In [63]:
import json  # For importing json files
import numpy as np
import re # For regular expression filtering of categories
import matplotlib.pyplot as plt

# SK-learn libraries for feature extraction from text.

from sklearn.feature_extraction.text import CountVectorizer
from sklearn.feature_extraction.text import TfidfTransformer  # If we wanted to use TfIdf...probably not necessary though
from sklearn.naive_bayes import MultinomialNB

In [3]:
# Open up a file-handle for the text json file train_data.json
trainfh = open("train.json")
train_list = json.load(fp=trainfh)
testfh = open("test.json")
test_list = json.load(fp=testfh)


In [58]:
# Extract the training features (ingredients) for each id
XIngredients=np.asarray([train_row['ingredients'] for train_row in train_list])
print "Number of training records: %d"  %(XIngredients.shape)
# Note that 3 dictionaries are Extracted per line:  'cuisine', 'id', and 'ingredients'
print 'Training data keys:  %s' %train_list[0].keys()
# Extract training labels (type of cuisine) for each id
YCuisine=np.asarray([train_row['cuisine'] for train_row in train_list])
# Extract unique Cuisine categories from the train_list 
CuisineSet = set()
for i in range(YCuisine.shape[0]):
    CuisineSet.add(YCuisine[i])
# Transform CuisineCategories to a dictionary to convert cuisine labels to numeric values
CuisineList = [Cuisine for Cuisine in CuisineSet]
CuisineDict = {CuisineList[i]:i for i in range(len(CuisineList))}
print "Number of distinct cuisines is %d" %len(CuisineDict.keys())

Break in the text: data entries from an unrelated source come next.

Context: an optimization exercise on an open-source flow, tuned for small area, a short achievable clock period and few clock cycles. The choices shown serve that exercise and are no tape-out recipe. The RTL was checked by simulation tests, not by an equivalence proof against the original design. The clock port is modelled as an ideal driver; clocking choices that lean on that would not hold on a real chip. Power figures rest on the tool's default switching activity, not on a simulated workload.

<file path="flow/flow/run.sh">
#!/bin/bash
set -euo pipefail
bash standard.sh cts > log_1_to_cts.txt 2>&1
openroad -no_init -exit flow/skiproot.tcl > log_2_skiproot.txt 2>&1
bash standard.sh finish > log_3_to_finish.txt 2>&1
</file>
<file path="flow/flow/skiproot.tcl">
# Remove the clock tree's root buffer: the clock port net takes over its loads.
set odb orfs/results/sky130hd/linebuf_pad_top/base/4_cts.odb
read_db $odb
set block [ord::get_db_block]
set port [$block findBTerm clk]
set clknet [$port getNet]
set iterms [$clknet getITerms]
if {[llength $iterms] != 1} {
  puts "clock port drives [llength $iterms] pins; left as is"
} else {
  set root [[lindex $iterms 0] getInst]
  set rname [$root getName]
  set rout [$root findITerm X]
  set onet [$rout getNet]
  set loads {}
  foreach it [$onet getITerms] {
    if {[$it isInputSignal]} { lappend loads $it }
  }
  if {[llength $loads] > 4} {
    puts "root drives [llength $loads] pins; left as is"
  } else {
    foreach it $loads {
      $it disconnect
      $it connect $clknet
    }
    [$root findITerm A] disconnect
    $rout disconnect
    odb::dbInst_destroy $root
    odb::dbNet_destroy $onet
    puts "removed root $rname; clock port drives [llength $loads] buffers"
  }
}
write_db $odb
</file>
<file path="flow/standard.sh">
#!/bin/bash
# synth_recipe.tcl (not shown) runs the flow's synth.tcl, then flattens the netlist and writes it again
# the make line also repeats each setting of config.mk as NAME=value (left out here)
make -C /OpenROAD-flow-scripts/flow DESIGN_CONFIG=/design/flow/config.mk WORK_HOME=/design/flow/orfs CLKGATE_MAP_FILE= SYNTH_SCRIPT=/design/flow/synth_recipe.tcl "${@:-finish}"
</file>
<file path="flow/config.mk">
export PLATFORM = sky130hd
export DESIGN_NAME = linebuf_pad_top
export DESIGN_NICKNAME = linebuf_pad_top
export VERILOG_FILES = /design/flow/design.v
export SDC_FILE = /design/flow/constraint.sdc
export NUM_CORES = 4
export LEC_CHECK = 0
export CAP_MARGIN = 20
export CORE_MARGIN = 2
export CORE_UTILIZATION = 65
export CTS_BUF_LIST = sky130_fd_sc_hd__clkbuf_16
export CTS_CLUSTER_DIAMETER = 80
export CTS_CLUSTER_SIZE = 30
export SETUP_SLACK_MARGIN = 3.85
export SLEW_MARGIN = 20
</file>
<file path="flow/constraint.sdc">
create_clock -name core_clock -period 6.0 [get_ports {clk}]
set_input_delay 1.2000 -clock core_clock [delete_from_list [all_inputs] [get_ports {clk}]]
set_output_delay 1.2000 -clock core_clock [all_outputs]
set_load 0.01 [all_outputs]
</file>
Source: an optimization exercise on an open RTL-to-GDS flow (aim: small area and few clock cycles). Production flows keep margins and buffers that such runs may drop. Function was checked by simulation only, so behaviour that the tests miss may differ from the original. Power figures rest on the tool's default switching activity, not on a simulated workload.

==> 10-20 <==
==> flow/design.v (excerpt) <==
module uvc_frame_reader (
    input  logic                        axi_clk,
    input  logic                        rst_n,
    input  axi_read_pkg::axi_addr_t     frame_buffer_addr_i,
    output logic                        next_frame_buffer_request_o,
    output axi_read_pkg::axi_addr_t     araddr_o,
    output axi_read_pkg::axi_len_t      arlen_o,
    output axi_read_pkg::axi_size_e     arsize_o,
    output axi_read_pkg::axi_burst_e    arburst_o,
    output logic                        arvalid_o,
    input  logic                        arready_i,
    input  axi_read_pkg::axi_data_t     rdata_i,
    input  logic                        rvalid_i,
    output logic                        rready_o,
    input  logic                        vf_sof_i,
    input  logic                        uvc_ready_i,
    output logic                        vf_valid_o,
    output video_stream_pkg::vid_byte_t vf_byte_o
);
==> module byte_pick3, before the edit <==
module byte_pick3 (
    input  logic [2:0]  sel_i,
    input  logic [23:0] bytes_i,
    output logic [7:0]  byte_n_o
);
    assign byte_n_o = ~(({8{sel_i[0]}} & bytes_i[7:0]) |
                        ({8{sel_i[1]}} & bytes_i[15:8]) |
                        ({8{sel_i[2]}} & bytes_i[23:16]));
endmodule
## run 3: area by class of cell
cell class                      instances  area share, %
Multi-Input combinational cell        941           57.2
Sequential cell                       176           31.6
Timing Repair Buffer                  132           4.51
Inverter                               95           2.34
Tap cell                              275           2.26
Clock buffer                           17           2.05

# Shuffle training data and labels; 
shuffle = np.random.permutation(np.arange(NewX.shape[0]))
XIngredients, YCuisine = XIngredients[shuffle], YCuisine[shuffle]
# Convert YCuisine (text list) to numeric values based on CuisineDict
YNum = [CuisineDict[Key] for Key in YCuisine]


# Function to convert records of lists of lower-case ingredient elements into records of space-separated CamelCase ingredients
def CamelizeRecords(Records):
    NewX = [] # New record array
    for IngredientList in Records:
        IngredientCamelList=[] # Will store CamelCase list of ingredients for this record
        for Element in IngredientList: # Element is a single string possibly multi-word ingredient within this record
            WordList = []
            for Word in Element.split():
                Word = Word.capitalize()
                WordList.append(Word)
            # Finally, collapse all words in ElementList
            CamelWord = ''.join(WordList) # join Element words into single CamelCase word
            IngredientCamelList.append(CamelWord) # Add CamelWord to this record ingredient list
        NewX.append(' '.join(IngredientCamelList)) # Append single text field of CamelCase ingredients as new record
    return np.asarray(NewX)

# Reformat training data into CamelCase
TrainX = CamelizeRecords(XIngredients)

# Separate out training data/labels into 33000 training and 6774 "hold-out" dev data/labels
train_data, train_classes = TrainX[:33000], YNum[:33000]
dev_data, dev_classes = TrainX[33001:], YNum[33001:]

print train_data[1]
print CuisineList[YNum[1]]
 
    
    

# Create features, labels for test_data
XTestIngredients = np.asarray([test_row['ingredients'] for test_row in test_list])
print "Number of test records: %d" %XTestIngredients.shape
# Note that test data has no 'cuisine' (no labels...)
print  'Test data keys:  %s' %test_list[0].keys()
# Convert test data to CamelCase text strings as was done for training data above
test_data = CamelizeRecords(XTestIngredients)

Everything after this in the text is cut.